Tunc humili gressu virgo procedit ad aram,
infantem laeva gestans, dextraque volucres. [670]
Quid memorem, quae signa polo Pater edidit alto,
testatus veram sobolem! quantùm ipse sacerdos
horruerit pueri aspectu? quàm mira repentè
ignibus insolitis lux circumfulserit aram?
Ter thura accensos venerans coniecit in ignes; [675]
ter subiecta tholo subito ingens flamma reluxit.
Ille tamen collo, patrio de more, volucres
immolat intorto; atque effundens rite cruorem,
porricit et plumas, et aperti gutturis exta,
solis ab occasu nitidos conversus ad ortus, [680]
diffringitque alas: tum sacros suggerit ignes
visceribus: grato vapor it super aethera fumo,
araque panchaeos flagrans exhalat odores.”
“Although a virgin, unstained by the bridal------------
bed, the mother stayed within the house
watching full forty risings of the sun.
Only then did we go to Jerusalem [650]
with the boy, for the royal virgin to
purify herself, bringing two doves to the altar.
Standing at that sacred shrine was a priest
wearing white linen and a bicorn hat
carrying sacred vessels to the eternal flame. [655]
Around him was a circle of his bearded sons
who were, at that moment, pouring out calf’s blood,
from bowls, while their father atoned for his
people’s sins to the Lord above, coming as
a suppliant to burn offerings at the shrine. [660]
The elders formed a circle round him, and all
put right hands on the bull-calf’s garlanded head.
Now he poured the blood upon the altar
three times, four times, flicked his holy finger
through the altar menorah’s seven flames, [665]
and upon the sheets that veil the holy things.

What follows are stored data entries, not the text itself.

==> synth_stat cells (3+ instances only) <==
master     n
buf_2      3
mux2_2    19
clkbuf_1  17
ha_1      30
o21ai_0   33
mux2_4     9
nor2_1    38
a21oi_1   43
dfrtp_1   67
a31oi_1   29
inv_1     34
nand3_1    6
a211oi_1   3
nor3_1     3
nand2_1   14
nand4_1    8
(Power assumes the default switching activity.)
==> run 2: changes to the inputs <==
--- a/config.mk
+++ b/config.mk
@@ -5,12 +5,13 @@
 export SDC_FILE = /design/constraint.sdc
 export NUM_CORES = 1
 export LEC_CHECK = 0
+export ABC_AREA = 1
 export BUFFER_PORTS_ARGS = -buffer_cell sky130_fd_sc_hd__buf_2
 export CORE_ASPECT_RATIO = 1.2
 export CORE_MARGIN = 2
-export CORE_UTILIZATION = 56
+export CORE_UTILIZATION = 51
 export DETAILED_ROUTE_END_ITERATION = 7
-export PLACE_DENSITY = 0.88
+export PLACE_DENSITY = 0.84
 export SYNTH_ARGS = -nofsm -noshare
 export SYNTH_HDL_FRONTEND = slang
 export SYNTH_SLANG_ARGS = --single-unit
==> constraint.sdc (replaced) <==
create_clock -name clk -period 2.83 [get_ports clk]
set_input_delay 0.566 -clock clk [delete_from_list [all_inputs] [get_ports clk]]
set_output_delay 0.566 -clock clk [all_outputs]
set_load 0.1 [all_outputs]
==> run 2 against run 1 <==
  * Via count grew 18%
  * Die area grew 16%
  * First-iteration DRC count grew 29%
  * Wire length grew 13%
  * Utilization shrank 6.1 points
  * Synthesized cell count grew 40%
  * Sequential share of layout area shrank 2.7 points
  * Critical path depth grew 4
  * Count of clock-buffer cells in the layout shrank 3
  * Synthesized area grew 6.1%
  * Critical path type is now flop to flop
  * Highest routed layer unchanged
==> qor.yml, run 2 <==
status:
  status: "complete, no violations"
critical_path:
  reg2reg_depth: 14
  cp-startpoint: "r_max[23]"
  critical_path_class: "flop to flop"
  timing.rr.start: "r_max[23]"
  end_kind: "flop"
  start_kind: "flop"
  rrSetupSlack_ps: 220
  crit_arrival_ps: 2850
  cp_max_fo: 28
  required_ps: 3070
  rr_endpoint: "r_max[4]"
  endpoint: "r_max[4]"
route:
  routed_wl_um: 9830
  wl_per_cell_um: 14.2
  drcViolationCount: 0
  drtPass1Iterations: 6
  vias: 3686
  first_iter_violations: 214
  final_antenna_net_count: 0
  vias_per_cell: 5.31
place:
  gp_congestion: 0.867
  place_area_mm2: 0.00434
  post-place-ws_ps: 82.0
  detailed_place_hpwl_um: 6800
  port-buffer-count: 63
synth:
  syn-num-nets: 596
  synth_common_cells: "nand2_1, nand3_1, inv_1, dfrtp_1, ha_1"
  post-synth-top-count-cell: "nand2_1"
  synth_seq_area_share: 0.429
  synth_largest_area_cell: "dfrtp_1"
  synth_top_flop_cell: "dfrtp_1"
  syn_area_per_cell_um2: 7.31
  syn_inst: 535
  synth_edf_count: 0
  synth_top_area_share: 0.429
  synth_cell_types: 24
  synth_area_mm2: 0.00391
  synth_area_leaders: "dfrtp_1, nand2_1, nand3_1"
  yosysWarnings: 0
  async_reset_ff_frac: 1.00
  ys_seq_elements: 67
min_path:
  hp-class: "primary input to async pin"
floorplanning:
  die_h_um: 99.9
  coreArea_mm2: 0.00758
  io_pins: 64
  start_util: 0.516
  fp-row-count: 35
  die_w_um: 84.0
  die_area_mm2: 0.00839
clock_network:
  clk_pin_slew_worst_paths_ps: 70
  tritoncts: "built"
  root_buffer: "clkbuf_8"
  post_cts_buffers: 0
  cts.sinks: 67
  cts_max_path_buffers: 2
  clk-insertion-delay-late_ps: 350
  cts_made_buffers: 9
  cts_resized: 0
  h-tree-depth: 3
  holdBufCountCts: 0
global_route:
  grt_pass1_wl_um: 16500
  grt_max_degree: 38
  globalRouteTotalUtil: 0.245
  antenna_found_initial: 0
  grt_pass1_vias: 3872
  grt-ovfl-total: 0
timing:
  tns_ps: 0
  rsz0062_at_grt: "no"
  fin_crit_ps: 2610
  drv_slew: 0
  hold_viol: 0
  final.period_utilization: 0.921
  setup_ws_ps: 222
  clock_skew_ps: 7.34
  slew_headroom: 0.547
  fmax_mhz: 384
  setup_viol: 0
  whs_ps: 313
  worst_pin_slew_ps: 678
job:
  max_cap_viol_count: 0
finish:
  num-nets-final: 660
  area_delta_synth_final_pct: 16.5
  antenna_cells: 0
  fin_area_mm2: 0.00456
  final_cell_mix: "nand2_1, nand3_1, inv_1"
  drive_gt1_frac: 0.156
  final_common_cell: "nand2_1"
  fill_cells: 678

When he had finished, the exhausted priest
retired with his sons to eat a fine meal.
Then, humbly, the virgin approached the altar,
the child in her left hand, doves in her right. [670]
How can I relate with what signs the Great Father
acknowledged his true son? Or how the priest
trembled before the child? Or how a brilliant
light gleamed with strange fire around the altar?
Three times he tossed incense into the fire, [675]
three time the flame reared up under the domed roof.
He wrung the doves’ necks, as was his nation’s
custom in sacrifice; and poured out their blood,
entrails and feathers, tearing off the wings.
He turned towards the bright sun, west to east, [680]
offered up the wings, placing them in the fire
with the viscera: smoke rose into the air,
sweet Arabian odours from the altar.”
For line 670 Gardner has ‘carrying the child in her right hand and the doves in her left’. I can’t make that sense out of the Latin (it’s the other way around surely?) but I may be being dense. It’s likely I am. I also fear I’ve missed something, or else that Vida has: in line 678 he describes the priest, the sacrifice over, retiring to eat with his sons; but then a couple of lines later the priest is back, trembling (horreo is ‘I tremble, I shiver’; Vida has horruerit, the third person subjunctive, because the whole locution is framed by his ‘would that I could but relate to you all the amazing things that happened …’) and performing another sacrifice. Either the priest has hurried back up from lunch, or else Vida believes that Jewish kohens sacrificed a bull-calf and then stood right there at the altar scoffing the meat. That sounds unlikely, though, surely.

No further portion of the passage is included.